The Castle of Vila Flor (Castelo de Vila Flor) is a medieval castle located in the civil parish of Vila Flor e Nabo, municipality of Vila Flor, Portuguese district of Bragança.

==History==

===Early history===
The presence of several ancient forts in ruins suggest indicates that the region has been occupied by prehistoric humans.

===Medieval era===
Archeological and anecdotal evidence places the establishment of the village at the height of the Christian Reconquest of the Iberian Peninsula in the eleventh century.

It and the region became part of the Kingdom of Portugal under King Afonso I of Portugal upon Portugal's independence. On 24 May 1286, King Dinis (1279–1325) granted a Foral Charter to the village, the first time of its existence in the record books. In 1295, the king raised the village to the status of town.
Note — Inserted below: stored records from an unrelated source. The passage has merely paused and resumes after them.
[config.mk]
export PLATFORM = sky130hd
export DESIGN_NAME = space_packet_frame_decoder_top_flat
export DESIGN_NICKNAME = d
export VERILOG_FILES = /design/src/design/spfd_pkg.sv /design/src/design/spfd_if.sv /design/src/design/space_packet_frame_decoder_top.sv /design/src/design/spfd_in_stage.sv /design/src/design/spfd_decode.sv /design/src/flat_wrapper.sv
export SDC_FILE = /design/constraint.sdc
export NUM_CORES = 1
export LEC_CHECK = 0
export ABC_AREA = 1
export BUFFER_PORTS_ARGS = -buffer_cell sky130_fd_sc_hd__buf_2
export CORE_ASPECT_RATIO = 0.5
export CORE_MARGIN = 3
export CORE_UTILIZATION = 60
export DETAILED_ROUTE_END_ITERATION = 6
export GPL_TIMING_DRIVEN = 0
export PLACE_DENSITY = 0.8
export SLEW_MARGIN = 20
export SYNTH_ARGS = -nofsm -noshare
export SYNTH_HDL_FRONTEND = slang
export SYNTH_SLANG_ARGS = --single-unit
[constraint.sdc]
create_clock -name clock -period 4.5 [get_ports clock]
set_input_delay 0.225 -clock clock [delete_from_list [all_inputs] [get_ports clock]]
set_output_delay 0.225 -clock clock [all_outputs]
set_load 0.005 [all_outputs]
[src/design/spfd_pkg.sv]
// spfd_pkg: shared types and constants of the space packet frame decoder
// no dependencies; imported by the top, spfd_in_stage and spfd_decode
package spfd_pkg;

   localparam int unsigned COUNT_W = 17;

   localparam logic [COUNT_W-1:0] HEADER_LEN = 17'd8;
   localparam logic [COUNT_W-1:0] MIN_FRAME  = 17'd11;
   localparam logic [COUNT_W-1:0] COUNT_MAX  = 17'h1FFFF;

   localparam logic KIND_PAYLOAD = 1'b0;
   localparam logic KIND_STATUS  = 1'b1;

   typedef enum logic [2:0] {
      ST_OK       = 3'd0,
      ST_SHORT    = 3'd1,
      ST_ID_ERR   = 3'd2,
      ST_LEN_ERR  = 3'd3,
      ST_SUM_ERR  = 3'd4
   } status_type;

   // one registered input byte handed from the input stage to the decoder
   typedef struct packed {
      logic       valid;
      logic [7:0] byte_in;
      logic       last;
   } beat_type;

endpackage
File: src/rtl/core/mst_ram.sv
// ----------------------------------------------------------------------------
// Generic RAM
// One write port and one read port with registered read data.
// ----------------------------------------------------------------------------
module mst_ram #(
  parameter int WIDTH = 51,
  parameter int DEPTH = 16
) (
  input  logic                     clk,
  input  logic                     we,
  input  logic [$clog2(DEPTH)-1:0] waddr,
  input  logic [WIDTH-1:0]         wdata,
  input  logic [$clog2(DEPTH)-1:0] raddr,
  output logic [WIDTH-1:0]         rdata
);

  logic [WIDTH-1:0] mem [DEPTH];

  // Write and registered read.
  always_ff @(posedge clk) begin
    if (we) begin
      mem[waddr] <= wdata;
    end
    rdata <= mem[raddr];
  end

endmodule

File: src/rtl/core/multi_slot_software_timer.sv
// ----------------------------------------------------------------------------
// Multi-slot software timer table
// Tick-driven table of one-shot and periodic timers with add, remove,
// count reset, query and tick requests.
// ----------------------------------------------------------------------------
// The block handles one request at a time and holds in_stall high while it
// works. An add scans the valid bits one slot per cycle. Remove, reset and
// query on a live slot read the RAM word, then update it or take the answer
// from it, then give the result; on a free slot they go straight to the
// result. A tick walks all slots: a free slot is skipped, and a live slot
// goes through a RAM read, the shared multiply of the count by tick_ms, and
// the compare and write back, with the closing result after the walk. The
// single RAM read port and the one shared multiplier make a live slot take
// these steps one after another. Results leave through an output register,
// so a new request may be taken while the last result still waits. Per-slot
// state beyond the valid bits lives in RAM and needs no clearing pass after
// reset.
`include "multi_slot_software_timer_macros.svh"

module multi_slot_software_timer #(
  parameter int SLOTS     = 16,
  parameter int TIME_BITS = 24
) (
  input  logic                          clk,
  input  logic                          rst_n,
  // Request channel.
  input  logic                          in_valid,
  output logic                          in_stall,
  input  logic [mst_pkg::ACTION_W-1:0]  in_action,
  input  logic [mst_pkg::ID_W-1:0]      in_timer_id,
  input  logic [mst_pkg::MS_W-1:0]      in_first_ms,
  input  logic [mst_pkg::MS_W-1:0]      in_period_ms,
  // Result channel.
  output logic                          out_valid,
  input  logic                          out_stall,
  output logic [mst_pkg::KIND_W-1:0]    out_kind,
  output logic [mst_pkg::ID_W-1:0]      out_slot_id,
  output logic                          out_exists,
  output logic                          out_last,
  // Tick length register.
  input  logic                          cfg_valid,
  output logic                          cfg_ready,
  input  logic [mst_pkg::TICK_W-1:0]    cfg_tick_ms
);

  import mst_pkg::*;

  localparam int IDX_W    = $clog2(SLOTS);
  localparam int PROD_W   = TIME_BITS + TICK_W;
  localparam int INT_LSB  = 0;
  localparam int TCK_LSB  = TIME_BITS;
  localparam int PEND_BIT = 2 * TIME_BITS;
  localparam int REM_BIT  = 2 * TIME_BITS + 1;
  localparam int PER_BIT  = 2 * TIME_BITS + 2;
  localparam int WORD_W   = 2 * TIME_BITS + 3;

  typedef enum logic [3:0] {
    S_IDLE,
    S_SCAN,
    S_ADD_EXP,
    S_MRD,
    S_MOD,
    S_TCHK,
    S_TMUL,
    S_TUPD,
    S_LAST
  } state_t;

  // Registers.
  state_t                 state_r, state_nxt;
  logic [TICK_W-1:0]      tick_ms_r, tick_ms_nxt;
  logic [SLOTS-1:0]       valid_r, valid_nxt;
  logic [IDX_W-1:0]       idx_r, idx_nxt;
  logic [ACTION_W-1:0]    action_r, action_nxt;
  logic [ID_W-1:0]        id_r, id_nxt;
  logic                   in_range_r, in_range_nxt;
  logic                   first_zero_r, first_zero_nxt;
  logic                   periodic_r, periodic_nxt;
  logic [TIME_BITS-1:0]   interval_r, interval_nxt;
  logic [WORD_W-1:0]      ent_r, ent_nxt;
  logic [TIME_BITS-1:0]   cnt_r, cnt_nxt;
  logic [PROD_W-1:0]      prod_r, prod_nxt;
  logic [KIND_W-1:0]      pend_kind_r, pend_kind_nxt;
  logic [ID_W-1:0]        pend_slot_r, pend_slot_nxt;
  logic                   pend_exists_r, pend_exists_nxt;
  logic                   out_valid_r, out_valid_nxt;
  logic [KIND_W-1:0]      out_kind_r, out_kind_nxt;
  logic [ID_W-1:0]        out_slot_r, out_slot_nxt;
  logic                   out_exists_r, out_exists_nxt;
  logic                   out_last_r, out_last_nxt;

  // Combinational helpers.
  logic                   can_push;
  logic                   push;
  logic [KIND_W-1:0]      push_kind;
  logic [ID_W-1:0]        push_slot;
  logic                   push_exists;
  logic                   push_last;
  logic                   in_accept;
  logic                   in_range;
  logic [IDX_W-1:0]       in_idx;
  logic [IDX_W-1:0]       id_idx;
  logic                   ram_we;
  logic [IDX_W-1:0]       ram_waddr;
  logic [WORD_W-1:0]      ram_wdata;
  logic [IDX_W-1:0]       ram_raddr;
  logic [WORD_W-1:0]      ram_rdata;
  logic [TIME_BITS-1:0]   rd_ticks;
  logic [TIME_BITS-1:0]   cnt_inc;
  logic                   expired;
  logic                   need_emit;
  logic                   last_idx;

  assign in_stall  = (state_r != S_IDLE);
  assign in_accept = in_valid && !in_stall;
  assign cfg_ready = 1'b1;
  assign in_range  = (32'(in_timer_id) < 32'(SLOTS));
  assign in_idx    = IDX_W'(in_timer_id);
  assign id_idx    = IDX_W'(id_r);
  assign can_push  = !out_valid_r || !out_stall;
  assign last_idx  = (idx_r == IDX_W'(SLOTS - 1));

  assign out_valid   = out_valid_r;
  assign out_kind    = out_kind_r;
  assign out_slot_id = out_slot_r;
  assign out_exists  = out_exists_r;
  assign out_last    = out_last_r;

  // Per-slot timer words: flags, tick count and interval.
  mst_ram #(
    .WIDTH (WORD_W),
    .DEPTH (SLOTS)
  ) u_ram (
    .clk   (clk),
    .we    (ram_we),
    .waddr (ram_waddr),
    .wdata (ram_wdata),
    .raddr (ram_raddr),
    .rdata (ram_rdata)
  );

  // Count after this tick, saturating, and the expiry compare.
  assign rd_ticks  = ram_rdata[TCK_LSB +: TIME_BITS];
  assign cnt_inc   = (rd_ticks == {TIME_BITS{1'b1}}) ? rd_ticks : rd_ticks + 1'b1;
  assign expired   = (prod_r >= PROD_W'(ent_r[INT_LSB +: TIME_BITS]));
  assign need_emit = expired && !ent_r[REM_BIT];

  // Sequencer, RAM control and result staging.
  always_comb begin
    state_nxt       = state_r;
    tick_ms_nxt     = tick_ms_r;
    valid_nxt       = valid_r;
    idx_nxt         = idx_r;
    action_nxt      = action_r;
    id_nxt          = id_r;
    in_range_nxt    = in_range_r;
    first_zero_nxt  = first_zero_r;
    periodic_nxt    = periodic_r;
    interval_nxt    = interval_r;
    ent_nxt         = ent_r;
    cnt_nxt         = cnt_r;
    prod_nxt        = prod_r;
    pend_kind_nxt   = pend_kind_r;
    pend_slot_nxt   = pend_slot_r;
    pend_exists_nxt = pend_exists_r;
    push            = 1'b0;
    push_kind       = KIND_ADDED;
    push_slot       = '0;
    push_exists     = 1'b0;
    push_last       = 1'b0;
    ram_we          = 1'b0;
    ram_waddr       = idx_r;
    ram_wdata       = ent_r;
    ram_raddr       = (state_r == S_MRD) ? id_idx : idx_r;

    if (cfg_valid && cfg_ready) begin
      tick_ms_nxt = cfg_tick_ms;
    end

    case (state_r)
      S_IDLE: begin
        if (in_accept) begin
          action_nxt     = in_action;
          id_nxt         = in_timer_id;
          in_range_nxt   = in_range;
          first_zero_nxt = (in_first_ms == '0);
          periodic_nxt   = (in_period_ms != '0);
          interval_nxt   = (in_period_ms != '0) ? TIME_BITS'(in_period_ms)
                                                : TIME_BITS'(in_first_ms);
          idx_nxt        = '0;
          pend_slot_nxt  = '0;
          pend_exists_nxt = 1'b0;
          case (in_action)
            ACT_ADD: begin
              state_nxt = S_SCAN;
            end
            ACT_REMOVE, ACT_RESET: begin
              pend_kind_nxt = KIND_ACK;
              state_nxt     = (in_range && valid_r[in_idx]) ? S_MRD : S_LAST;
            end
            ACT_QUERY: begin
              pend_kind_nxt = KIND_QUERY;
              pend_slot_nxt = in_timer_id;
              state_nxt     = (in_range && valid_r[in_idx]) ? S_MRD : S_LAST;
            end
            ACT_TICK: begin
              state_nxt = S_TCHK;
            end
            default: begin
              state_nxt = S_IDLE;
            end
          endcase
        end
      end

      // Lowest free slot search, one slot a cycle.
      S_SCAN: begin
        if (!valid_r[idx_r]) begin
          valid_nxt[idx_r] = 1'b1;
          ram_we           = 1'b1;
          ram_wdata        = {periodic_r, 1'b0, 1'b0, {TIME_BITS{1'b0}}, interval_r};
          pend_kind_nxt    = KIND_ADDED;
          pend_slot_nxt    = ID_W'(idx_r);
          state_nxt        = first_zero_r ? S_ADD_EXP : S_LAST;
        end else if (last_idx) begin
          pend_kind_nxt = KIND_FULL;
          pend_slot_nxt = '0;
          state_nxt     = S_LAST;
        end else begin
          idx_nxt = idx_r + 1'b1;
        end
      end

      // Immediate expiry of a new timer with a zero first delay.
      S_ADD_EXP: begin
        if (can_push) begin
          push      = 1'b1;
          push_kind = KIND_EXPIRY;
          push_slot = ID_W'(idx_r);
          state_nxt = S_LAST;
        end
      end

      // Read of the addressed slot.
      S_MRD: begin
        state_nxt = S_MOD;
      end

      // Flag update or query answer from the slot word.
      S_MOD: begin
        ram_waddr = id_idx;
        ram_wdata = ram_rdata;
        case (action_r)
          ACT_REMOVE: begin
            ram_we             = 1'b1;
            ram_wdata[PER_BIT] = 1'b0;
            ram_wdata[REM_BIT] = 1'b1;
          end
          ACT_RESET: begin
            ram_we              = 1'b1;
            ram_wdata[PEND_BIT] = 1'b1;
          end
          default: begin
            pend_exists_nxt = !ram_rdata[REM_BIT];
          end
        endcase
        state_nxt = S_LAST;
      end

      // Tick walk: skip free slots, read live ones.
      S_TCHK: begin
        if (valid_r[idx_r]) begin
          state_nxt = S_TMUL;
        end else if (last_idx) begin
          pend_kind_nxt = KIND_TICK_DONE;
          pend_slot_nxt = '0;
          state_nxt     = S_LAST;
        end else begin
          idx_nxt = idx_r + 1'b1;
        end
      end

      // Shared multiplier: elapsed time of the slot.
      S_TMUL: begin
        ent_nxt   = ram_rdata;
        cnt_nxt   = cnt_inc;
        prod_nxt  = PROD_W'(cnt_inc) * PROD_W'(tick_ms_r);
        state_nxt = S_TUPD;
      end

      // Expiry decision and write back.
      S_TUPD: begin
        if (!need_emit || can_push) begin
          if (need_emit) begin
            push      = 1'b1;
            push_kind = KIND_EXPIRY;
            push_slot = ID_W'(idx_r);
          end
          if (expired && !ent_r[PER_BIT]) begin
            valid_nxt[idx_r] = 1'b0;
          end else begin
            ram_we                           = 1'b1;
            ram_wdata                        = ent_r;
            ram_wdata[PEND_BIT]              = 1'b0;
            ram_wdata[TCK_LSB +: TIME_BITS]  = (ent_r[PEND_BIT] || expired)
                                               ? '0 : cnt_r;
          end
          if (last_idx) begin
            pend_kind_nxt = KIND_TICK_DONE;
            pend_slot_nxt = '0;
            state_nxt     = S_LAST;
          end else begin
            idx_nxt   = idx_r + 1'b1;
            state_nxt = S_TCHK;
          end
        end
      end

      // Closing result of the request.
      S_LAST: begin
        if (can_push) begin
          push        = 1'b1;
          push_kind   = pend_kind_r;
          push_slot   = pend_slot_r;
          push_exists = pend_exists_r;
          push_last   = 1'b1;
          state_nxt   = S_IDLE;
        end
      end

      default: begin
        state_nxt = S_IDLE;
      end
    endcase

    // Output register.
    out_valid_nxt  = out_valid_r;
    out_kind_nxt   = out_kind_r;
    out_slot_nxt   = out_slot_r;
    out_exists_nxt = out_exists_r;
    out_last_nxt   = out_last_r;
    if (push) begin
      out_valid_nxt  = 1'b1;
      out_kind_nxt   = push_kind;
      out_slot_nxt   = push_slot;
      out_exists_nxt = push_exists;
      out_last_nxt   = push_last;
    end else if (out_valid_r && !out_stall) begin
      out_valid_nxt = 1'b0;
    end
  end

  // State and registered outputs.
  always_ff @(posedge clk) begin
    if (!rst_n) begin
      state_r     <= S_IDLE;
      tick_ms_r   <= TICK_MS_RESET;
      valid_r     <= '0;
      out_valid_r <= 1'b0;
    end else begin
      state_r     <= state_nxt;
      tick_ms_r   <= tick_ms_nxt;
      valid_r     <= valid_nxt;
      out_valid_r <= out_valid_nxt;
    end
    idx_r         <= idx_nxt;
    action_r      <= action_nxt;
    id_r          <= id_nxt;
    in_range_r    <= in_range_nxt;
    first_zero_r  <= first_zero_nxt;
    periodic_r    <= periodic_nxt;
    interval_r    <= interval_nxt;
    ent_r         <= ent_nxt;
    cnt_r         <= cnt_nxt;
    prod_r        <= prod_nxt;
    pend_kind_r   <= pend_kind_nxt;
    pend_slot_r   <= pend_slot_nxt;
    pend_exists_r <= pend_exists_nxt;
    out_kind_r    <= out_kind_nxt;
    out_slot_r    <= out_slot_nxt;
    out_exists_r  <= out_exists_nxt;
    out_last_r    <= out_last_nxt;
  end

  // Remove, reset and query only reach the RAM for an in-range slot.
  logic mod_ok;
  assign mod_ok = (state_r != S_MOD) || in_range_r;

  // Checks.
  `MST_ASSERT_NEXT(a_busy_after_req, clk, rst_n, in_accept && (in_action <= ACT_TICK), in_stall)
  `MST_ASSERT_IMP(a_idle_quiet, clk, rst_n, state_r == S_IDLE, !push && !ram_we)
  `MST_ASSERT_IMP(a_upd_live, clk, rst_n, state_r == S_TUPD, valid_r[idx_r])
  `MST_ASSERT_IMP(a_push_room, clk, rst_n, push, can_push)
  `MST_ASSERT_IMP(a_mod_in_range, clk, rst_n, state_r == S_MOD, mod_ok)

endmodule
The village was sympathetic to Jewish families who were expelled from other parts of Europe. An influx of immigration led to the development of agriculture, trade and manufacturing of leather and jewelry.

King Manuel (1495–1521) handed the town a new Foral Charter on 4 May 1512. However, the new charter was antisemitic and drove away many Jews, resulting in a massive decline of the population.

===Modern day===
Over time, the castle saw its usefulness decline. The townspeople neglected to maintain the castle and the fortress slowly eroded due to the force of nature. The castle is mostly in ruins with a few parts left standing.

It was later decreed a site of public interest by the Portuguese government on 20 October 1955.

==Characteristics==

The castle is protected by a ring of wall that originally had five gates. Of these five ports, only one portcullis survives and is named as South Gate or Arch of D. Dinis. It is a pointed arch with dimensions of 3.5 meters wide by 4 meters high and is held by two semicircular plant towers.